Background: an optimization exercise with open tools, aiming at small area, a short achievable clock period and few clock cycles per item. Do not read the settings as production practice. Only simulation tests tie the RTL to the original design; equivalence was not proved.

Setup of the reference run:
// rgb_hsv_converter
module rgb_hsv_converter #(
  parameter int unsigned CHANNEL_BITS = 8
) (
  input  logic                         clk_i,
  input  logic                         rst_ni,
  input  logic                         cfg_we_i,
  input  logic                         cfg_wdata_i,
  input  logic                         pix_i_valid,
  output logic                         pix_i_ready,
  input  logic [CHANNEL_BITS-1:0]      pix_i_red,
  input  logic [CHANNEL_BITS-1:0]      pix_i_green,
  input  logic [CHANNEL_BITS-1:0]      pix_i_blue,
  input  logic [rhc_pkg::HUE_BITS-1:0] pix_i_hue,
  input  logic [CHANNEL_BITS-1:0]      pix_i_saturation,
  input  logic [CHANNEL_BITS-1:0]      pix_i_brightness,
  input  logic [CHANNEL_BITS-1:0]      pix_i_alpha,
  output logic                         pix_o_valid,
  input  logic                         pix_o_ready,
  output logic [CHANNEL_BITS-1:0]      pix_o_out_red,
  output logic [CHANNEL_BITS-1:0]      pix_o_out_green,
  output logic [CHANNEL_BITS-1:0]      pix_o_out_blue,
  output logic [rhc_pkg::HUE_BITS-1:0] pix_o_out_hue,
  ...
Size: ~450 flip-flops, roughly 120 I/O pins.
export LEC_CHECK = 0
export ABC_AREA = 1
export CAP_MARGIN = 20
export CORE_MARGIN = 2
export CORE_UTILIZATION = 55
export CTS_CLUSTER_DIAMETER = 100
export CTS_CLUSTER_SIZE = 24
export PLACE_DENSITY = 0.65
export SETUP_SLACK_MARGIN = 5
export SLEW_MARGIN = 20
create_clock -name core_clock -period 10.0 [get_ports {clk_i}]
standard.sh (not shown) runs the stock make flow with config.mk's settings and CLKGATE_MAP_FILE= SYNTH_SCRIPT=/design/flow/synth_recipe.tcl, a recipe that flattens the netlist after the stock synthesis.
==> flow/flow/run.sh <==
#!/bin/bash
set -euo pipefail
sed -e 's#"\${@:-finish}"#BUFFER_PORTS_ARGS="-buffer_cell sky130_fd_sc_hd__buf_2" "${@:-finish}"#' \
  -e 's/SETUP_SLACK_MARGIN=5 /SETUP_SLACK_MARGIN=5.8 /' \
  standard.sh > standard_own.sh
grep -q 'BUFFER_PORTS_ARGS' standard_own.sh
grep -q 'SETUP_SLACK_MARGIN=5.8 ' standard_own.sh
bash standard_own.sh > standard.log 2>&1
The reference run: flow completed, timing, DRC and antenna clean
Testbench counts of the reference run, summed over its fixed seeds: cycles 19,368, items 19,200.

= = =

## Task details
Give back exactly the lines from the one containing "bash standard_own.sh > standard.log 2>&1" through the end of the material above, and nothing else.

## Solution to the problem
bash standard_own.sh > standard.log 2>&1
The reference run: flow completed, timing, DRC and antenna clean
Testbench counts of the reference run, summed over its fixed seeds: cycles 19,368, items 19,200.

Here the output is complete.